4. BWXT High Voltage Current Lead Insulation – 1999

(Example not actual magnet)

What is it?

As part of a SMES project (Superconducting Magnetic Energy Storage) for BWX Technologies I had multiple

responsibilities. This particular SMES had a maximum safety design voltage of 90,000 V, and of course operated in a

vacuum at 77K. Design energy storage was in the neighborhood of 250 KJ.

What did I do?

I was primarily responsible for developing a novel low temperature electrical insulation scheme for oddly shaped, 25 ft.

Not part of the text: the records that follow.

==> src/rtl/eirq_pkg.sv <==
package eirq_pkg;

  localparam int FIELD_W        = 3;
  localparam int FIELD_STRIDE   = 4;
  localparam int LINES_PER_WORD = 16;
  localparam int LINES_PER_FLD  = 2;
  localparam int GROUPS         = 4;

  typedef enum logic [2:0] {
    TRIG_LOW  = 3'b000,
    TRIG_HIGH = 3'b001,
    TRIG_FALL = 3'b010,
    TRIG_RISE = 3'b100,
    TRIG_BOTH = 3'b110,
    TRIG_OFF  = 3'b111
  } trig_e;

  // Bit offset of a line's trigger field inside its configuration word.
  function automatic int field_lsb(input int line);
    return ((line % LINES_PER_WORD) / LINES_PER_FLD) * FIELD_STRIDE;
  endfunction

  // Writable bits of a configuration word holding nf fields.
  function automatic logic [31:0] field_mask(input int nf);
    logic [31:0] m;
    m = '0;
    for (int f = 0; f < nf; f++) m |= 32'((1 << FIELD_W) - 1) << (f * FIELD_STRIDE);
    return m;
  endfunction

  // First line of group g; g == GROUPS gives the line count.
  function automatic int grp_bound(input int g);
    case (g)
      0:       return 0;
      1:       return 4;
      2:       return 12;
      3:       return 20;
      default: return 28;
    endcase
  endfunction

  // Trigger condition from the current and previous synchronised sample.
  function automatic logic trig_hit(input logic [2:0] code, input logic cur, input logic prev);
    case (code)
      TRIG_LOW:  return !cur;
      TRIG_HIGH: return cur;
      TRIG_FALL: return prev && !cur;
      TRIG_RISE: return !prev && cur;
      TRIG_BOTH: return prev ^ cur;
      default:   return 1'b0;
    endcase
  endfunction

endpackage

==> src/rtl/eirq_sync.sv <==
module eirq_sync #(
  parameter int W      = 28,
  parameter int STAGES = 2
) (
  input  logic         clk,
  input  logic         rst_n,
  input  logic [W-1:0] d_async,
  output logic [W-1:0] q_sync
);

  logic [STAGES-1:0][W-1:0] stg_q;

  always_ff @(posedge clk or negedge rst_n) begin
    if (!rst_n) stg_q <= '0;
    else        stg_q <= {stg_q[STAGES-2:0], d_async};
  end

  assign q_sync = stg_q[STAGES-1];


  sync_shift_chk: assert property (@(posedge clk) disable iff (!rst_n)
    !$stable(q_sync) |-> q_sync == $past(stg_q[STAGES-2]));

endmodule

==> src/rtl/eirq_detect.sv <==
module eirq_detect
  import eirq_pkg::*;
#(
  parameter int W = 28
) (
  input  logic                      clk,
  input  logic                      rst_n,
  input  logic [W-1:0]              samp,
  input  logic [W-1:0][FIELD_W-1:0] code,
  output logic [W-1:0]              hit
);

  logic [W-1:0] prev_q;

  always_ff @(posedge clk or negedge rst_n) begin
    if (!rst_n) prev_q <= '0;
    else        prev_q <= samp;
  end

  for (genvar i = 0; i < W; i++) begin : g_line
    assign hit[i] = trig_hit(code[i], samp[i], prev_q[i]);
  end

endmodule

==> src/rtl/ext_irq_grouper.sv <==
module ext_irq_grouper
  import eirq_pkg::*;
#(
  parameter int NUM_LINES   = 28,
  parameter int DATA_W      = 32,
  parameter int SYNC_STAGES = 2
) (
  input  logic                 clk,
  input  logic                 rst_n,
  input  logic [NUM_LINES-1:0] irq_pin,
  input  logic                 bus_we,
  input  logic [1:0]           bus_addr,
  input  logic [DATA_W-1:0]    bus_wdata,
  output logic [DATA_W-1:0]    bus_rdata,
  output logic [GROUPS-1:0]    grp_irq
);

  localparam int W1_LINES = NUM_LINES - LINES_PER_WORD;
  localparam int W0_FLDS  = LINES_PER_WORD / LINES_PER_FLD;
  localparam int W1_FLDS  = (W1_LINES + LINES_PER_FLD - 1) / LINES_PER_FLD;
  localparam logic [DATA_W-1:0] W0_MASK = DATA_W'(field_mask(W0_FLDS));
  localparam logic [DATA_W-1:0] W1_MASK = DATA_W'(field_mask(W1_FLDS));
  localparam int PAD_W = DATA_W - NUM_LINES;

  localparam logic [1:0] A_TRIG0 = 2'd0;
  localparam logic [1:0] A_TRIG1 = 2'd1;
  localparam logic [1:0] A_MASK  = 2'd2;
  localparam logic [1:0] A_PEND  = 2'd3;

  logic [DATA_W-1:0]    trig0_q, trig1_q;
  logic [NUM_LINES-1:0] mask_q, pend_q;
  logic [NUM_LINES-1:0] samp, hit, live;
  logic [NUM_LINES-1:0][FIELD_W-1:0] line_code;
  logic                 wr_trig0, wr_trig1, wr_mask, wr_pend;
  logic [NUM_LINES-1:0] clr_vec;

  eirq_sync #(.W(NUM_LINES), .STAGES(SYNC_STAGES)) u_sync (
    .clk(clk), .rst_n(rst_n), .d_async(irq_pin), .q_sync(samp)
  );

  eirq_detect #(.W(NUM_LINES)) u_detect (
    .clk(clk), .rst_n(rst_n), .samp(samp), .code(line_code), .hit(hit)
  );

  // Field selection: two adjacent lines read the same field.
  for (genvar i = 0; i < NUM_LINES; i++) begin : g_code
    localparam int LSB = field_lsb(i);
    if (i < LINES_PER_WORD) begin : g_w0
      assign line_code[i] = trig0_q[LSB +: FIELD_W];
    end else begin : g_w1
      assign line_code[i] = trig1_q[LSB +: FIELD_W];
    end
  end

  assign wr_trig0 = bus_we && (bus_addr == A_TRIG0);
  assign wr_trig1 = bus_we && (bus_addr == A_TRIG1);
  assign wr_mask  = bus_we && (bus_addr == A_MASK);
  assign wr_pend  = bus_we && (bus_addr == A_PEND);
  assign clr_vec  = wr_pend ? bus_wdata[NUM_LINES-1:0] : '0;

  always_ff @(posedge clk or negedge rst_n) begin
    if (!rst_n) begin
      trig0_q <= W0_MASK;
      trig1_q <= W1_MASK;
      mask_q  <= '1;
      pend_q  <= '0;
    end else begin
      if (wr_trig0) trig0_q <= bus_wdata & W0_MASK;
      if (wr_trig1) trig1_q <= bus_wdata & W1_MASK;
      if (wr_mask)  mask_q  <= bus_wdata[NUM_LINES-1:0];
      pend_q <= (pend_q & ~clr_vec) | hit;   // detection beats clear
    end
  end

  always_comb begin
    case (bus_addr)
      A_TRIG0: bus_rdata = trig0_q;
      A_TRIG1: bus_rdata = trig1_q;
      A_MASK:  bus_rdata = {{PAD_W{1'b0}}, mask_q};
      default: bus_rdata = {{PAD_W{1'b0}}, pend_q};
    endcase
  end

  assign live = pend_q & ~mask_q;

  for (genvar g = 0; g < GROUPS; g++) begin : g_grp
    localparam int LO = grp_bound(g);
    localparam int HI = grp_bound(g + 1) - 1;
    assign grp_irq[g] = |live[HI:LO];
  end


  w1c_clear_chk: assert property (@(posedge clk) disable iff (!rst_n)
    (wr_pend && hit == '0) |=> (pend_q & $past(bus_wdata[NUM_LINES-1:0])) == '0);


  pend_needs_hit_chk: assert property (@(posedge clk) disable iff (!rst_n)
    1'b1 |=> (pend_q & ~$past(pend_q) & ~$past(hit)) == '0);


  all_masked_quiet_chk: assert property (@(posedge clk) disable iff (!rst_n)
    (&mask_q) |-> grp_irq == '0);


  idle_groups_chk: assert property (@(posedge clk) disable iff (!rst_n)
    (pend_q == '0) |-> grp_irq == '0);

  for (genvar i = 0; i < NUM_LINES; i++) begin : g_lvl_chk

    level_high_sets_chk: assert property (@(posedge clk) disable iff (!rst_n)
      (line_code[i] == TRIG_HIGH && samp[i]) |=> pend_q[i]);
  end

endmodule

==> config.mk <==
export PLATFORM = sky130hd
export DESIGN_NAME = ext_irq_grouper
export DESIGN_NICKNAME = d
export VERILOG_FILES = /design/src/rtl/eirq_pkg.sv /design/src/rtl/eirq_sync.sv /design/src/rtl/eirq_detect.sv /design/src/rtl/ext_irq_grouper.sv
export SDC_FILE = /design/constraint.sdc
export NUM_CORES = 1
export LEC_CHECK = 0
export ABC_CLOCK_PERIOD_IN_PS = 5140
export BUFFER_PORTS_ARGS = -buffer_cell sky130_fd_sc_hd__buf_2
export CORE_AREA = 2 2 128 130
export DETAILED_ROUTE_END_ITERATION = 12
export DIE_AREA = 0 0 130 132
export GPL_ROUTABILITY_DRIVEN = 1
export PLACE_DENSITY = 0.78
export SYNTH_ARGS = -nofsm -noshare
export SYNTH_HDL_FRONTEND = slang
export SYNTH_SLANG_ARGS = --single-unit
==> constraint.sdc <==
create_clock -name clk -period 5.14 [get_ports clk]
set_clock_uncertainty 0.15 [all_clocks]
set_input_delay 1.028 -clock clk [delete_from_list [all_inputs] [get_ports clk]]
set_output_delay 1.028 -clock clk [all_outputs]
set_load 0.005 [all_outputs]
==> metrics.csv <==
stage,metric,value,unit
power,ir_drop,254,uV
placed_design,port-buffer-count,98,
worst_setup_path,cp_slowest_cell,buf_2,
clock_network,h-tree-depth,4,
synthesis,synth_cell_type_count,45,
route,dr.first_iter.drc_count,485,
sta,hold_violations,0,
global_route,antenna_found_initial,1,
route,ant_nets,0,
clock_network,postCtsSetupRepairBufs,0,
worst_setup_path,critPathArrivalTime,2.47,ns
sta,worstMarginPinSlew,1.06,ns
route,vias,6050,
cells_and_area,final_layout_size_suffix_gt1_share,35.7,%
synthesis,synth_adder_area_share,7.63,%
synthesis,synthMuxAreaShare,16.5,%
power,powerDensity,384,nW/um2
worst_setup_path,cp_slowest_stage_delay,0.63,ns
route,first_pass_iters,5,
min_path,min_path_cells,0,
global_route,grt_first_pass_wirelength,33.3,mm
cells_and_area,final_cell_area,10300,um2
placed_design,placed_area,9740,um2
route,routedWlPerCell,19.4,um
clock_network,cts_tree,yes,
synthesis,syn_inst,726,
worst_setup_path,reg2regPathDepth,5,
synthesis,syn_avg_cell_area,12.6,um2
synthesis,synth-seq-area-share,50.6,%
sta,final.period_utilization,71.1,%
placed_design,dpl.hpwl,13.4,mm
worst_setup_path,cp-start-kind,input port,
worst_setup_path,ff2ff_setup_slack,3.46,ns
floorplanning,die-area,17200,um2
min_path,min_from,u_sync.stg_q[0],
sta,tns,0,ns
clock_network,cts_made_buffers,17,
synthesis,syn-num-nets,847,
synthesis,netlist_area,9180,um2
power,total_power,0.00396,W
worst_setup_path,cp_cell_sequence,"buf_2, buf_4, mux4_2, buf_2",
min_path,min_to,u_sync.q_sync[0],
floorplanning,die_y,132,um
sta,rsz0062_at_grt,false,
floorplanning,fp.dieW,130,um
clock_network,holdBufCountCts,0,
clock_network,cts_sinks,182,
min_path,min_path_type,reg -> reg,
clock_network,clkLatencyLatePin,0.44,ns
clock_network,path_clk_slew,0.07,ns
cells_and_area,multi_input_area,3950,um2
worst_setup_path,cp.required,3.96,ns
route,vias_per_cell,5.84,
cells_and_area,final_common_cell,dfrtp_1,
sta,slew_headroom,29.4,%
synthesis,synthXorXnorAreaFrac,0,%
sta,setup_violations,0,
floorplanning,rows,46,
route,drc,0,
worst_setup_path,cpMostUsedCell,buf_2,
cells_and_area,fin_nets,927,
run_status,status,"finished, final reports clean",
clock_network,post_cts_resized,0,
cells_and_area,fillers,1156,
cells_and_area,area.sequential,4640,um2
global_route,grt_pass1_vias,6503,
cells_and_area,most-common-layout-cells,"dfrtp_1 (112), buf_2 (97), inv_1 (86)",
global_route,groute.usage.overall,24.9,%
worst_setup_path,end_kind,output pin,
sta,slew_viol_final,0,
worst_setup_path,path_class,in -> out,
placed_design,place_congestion,0.833,
power,power.leakage,4.86,nW
clock_network,cts_buffer_depth,2,
clock_network,cts_root_buf,clkbuf_16,
synthesis,synth_top_family_by_area,multiplexers,
floorplanning,core_area,15700,um2
worst_setup_path,crit_fanout,33,
synthesis,synthSimpleGateAreaFrac,8.27,%
synthesis,synth_warnings,0,
route,wl,20.1,mm
global_route,grt_max_degree,113,
job,maxCapViolCount,0,
sta,fmax,274,MHz
sta,fin_crit,3.65,ns
global_route,overflow,0,
worst_setup_path,rr_endpoint,pend_q[18],
floorplanning,start_util,58.4,%
cells_and_area,syn2layout_area_growth,12.5,%
synthesis,ys_ff_latch,182,
synthesis,synth-compound-area-share,10.6,%
floorplanning,io_pins,101,
worst_setup_path,r2r-start,u_sync.q_sync[18],
## power by group
group | leakage [nW] | switching [W] | internal [W]
sequential | 1.98 | 0.000248 | 0.00170
combinational | 2.60 | 0.000303 | 0.000409
clock | 0.278 | 0.000545 | 0.000757
total | 4.86 | 0.00110 | 0.00287
## worst max path at each step
stage / from / slack (ns) / to
global route: bus_addr[1] / 1.44 / bus_rdata[22]
floorplan: bus_addr[0] / 2.01 / bus_rdata[13]
detailed placement: bus_addr[1] / 1.51 / bus_rdata[22]
finish: bus_addr[1] / 1.49 / bus_rdata[22]
CTS: bus_addr[1] / 1.51 / bus_rdata[22]
global placement: bus_addr[1] / 1.52 / bus_rdata[22]
## kinds of logic after synthesis
logic type	Yosys count
buffers and inverters	129
AO/OA/AOI/OAI	131
multiplexers	105
AND/OR/NAND/NOR	122
flip-flops	182
adder cells (fa/ha/maj)	56
other	1
## flip-flops by register name, indices dropped and copies added (netlist names)
signal,count
trig1_q,18
u_detect.prev_q,28
u_sync.stg_q,28
trig0_q,24
pend_q,28
u_sync.q_sync,28
mask_q,28
## critical path, delay by kind of cell
kind                   cells  cell delay, ns
buffers and inverters      3            1.10
multiplexers               1            0.33
## synthesized netlist by cell type
cell | instances | share of area, %
nand3_1 | 9 | 0.49
a21oi_1 | 36 | 2.0
nand3b_1 | 16 | 1.3
nor2_1 | 27 | 1.1
a22oi_1 | 1 | 0.082
buf_1 | 3 | 0.12
nor3b_1 | 14 | 1.1
conb_1 | 1 | 0.041
nand2b_1 | 20 | 1.4
buf_6 | 5 | 0.61
mux4_2 | 18 | 4.4
o2bb2ai_1 | 20 | 1.9
nor4bb_1 | 6 | 0.65
buf_2 | 7 | 0.38
a222oi_1 | 2 | 0.22
dfrtp_1 | 112 | 31
and3_1 | 1 | 0.068
a21boi_0 | 2 | 0.16
a221o_1 | 3 | 0.33
nand4_1 | 8 | 0.55
o311ai_1 | 1 | 0.095
nand2_1 | 3 | 0.12
mux2_4 | 40 | 6.5
and2_4 | 1 | 0.095
nor2_2 | 1 | 0.068
and3b_1 | 1 | 0.095
dfstp_2 | 70 | 20
a221oi_1 | 6 | 0.57
nor2b_1 | 8 | 0.55
nand3b_4 | 1 | 0.22
ha_1 | 56 | 7.6
clkbuf_2 | 1 | 0.054
o221ai_1 | 1 | 0.095
or4_1 | 3 | 0.25
buf_4 | 6 | 0.49
clkbuf_1 | 18 | 0.74
o21ai_0 | 3 | 0.16
o311ai_0 | 7 | 0.67
o22ai_1 | 12 | 0.82
and2_1 | 3 | 0.20
mux2_2 | 30 | 3.7
a211o_1 | 37 | 3.5
inv_1 | 86 | 3.5
buf_8 | 3 | 0.49
mux2i_1 | 17 | 1.9
## stage by stage
| stage | hold WS (ns) | utilization [%] | std cells | setup slack (ns) |
|---|---|---|---|---|
| finish | 0.196 | 65.7 | 1036 | 1.49 |
| global route | 0.203 | 65.7 | 1036 | 1.44 |
| CTS | 0.200 | 65.7 | 1035 | 1.51 |
| global placement | 0.183 | 62.0 | 1003 | 1.52 |
| floorplan | 0.181 | - | 726 | 2.01 |
| detailed placement | 0.185 | 62.0 | 1003 | 1.51 |
## cell type report
cell class                      instances  area share (%)
Inverter                               86            3.13
Clock inverter                          7           0.945
Timing Repair Buffer                  104            5.37
Clock buffer                           25            4.70
Tap cell                              216            2.62
Multi-Input combinational cell        415            38.3
Antenna cell                            1          0.0242
Sequential cell                       182            45.0
## per-layer routing
metal  vias to the layer above  track usage (%)  wire length (um)
li1                       2735                -                 -
met1                      3106             32.5              8570
met2                       175             40.3             10100
met3                        34             6.21               980
met4                         0             9.38               383
met5                         -                0                 0
No activity file was read; power rests on OpenSTA's default activity.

long high-voltage current leads. I also modeled and designed an insulation scheme for high voltage current lead breaks

(where cryogen flowed but was insulated from ground). I did some thermal analysis, created manufacturing drawings,

ordered custom parts, fabricated components, managed a composite materials testing project to support the project,

and setup a small scale epoxy impregnation facility- training staff members.

Biggest Challenges?

The biggest challenge was satisfying the company’s safety department concerns while performing 90,000 volt insulation

breakdown tests. Also, as the project reached midway point, funding evaporated and it was eventually mothballed.

Greatest Rewards?

Seeing a large project move along on several different fronts was very satisfying. Coming up with solutions for unique

challenges was also enjoyable.

5. MINOS magnet design and structure - 1998

What is it?

MINOS is a neutrino detector with a near detector on the Fermilab campus, and a far detector half a mile underground

in a mine in Minnesota. There are three far detector modules which essentially form a massive magnet meant to steer

particles into a specific region of the steel in hope of weak interactions to produce photons which indirectly indicate the

presence of neutrinos. (There’s an arrow pointing to me in the first photo.)

What did I do?

Hired as a contract engineer, I designed the steel support structure for one of the near detector modules, which

weighed over 8,000 tons. After given some starting concepts by the physicists, I finalized the design and assembly

logistics of both the far detector magnet windings and the near detector magnet, which was a hollow, water cooled,

insulated, aluminum conduit seam welded and assembled in plate sections. The far detector utilized 1/0 building wire

and. I did some thermal analysis, all the structural steel design for the support structures, built an entire solid model in

SDRC CAD for dimensional tolerance checking, worked with technicians to build a scale mockup and thermal test, and

completed engineering drawings on initial plate designs.

Biggest Challenges?

The biggest challenge was simply that this was my first real job out of graduate school, so it was intimidating.

Greatest Rewards?

The greatest reward from this project was getting the opportunity to work on such a large device. The people I worked

with at Fermilab were also of the highest caliber of many places I have since been employed.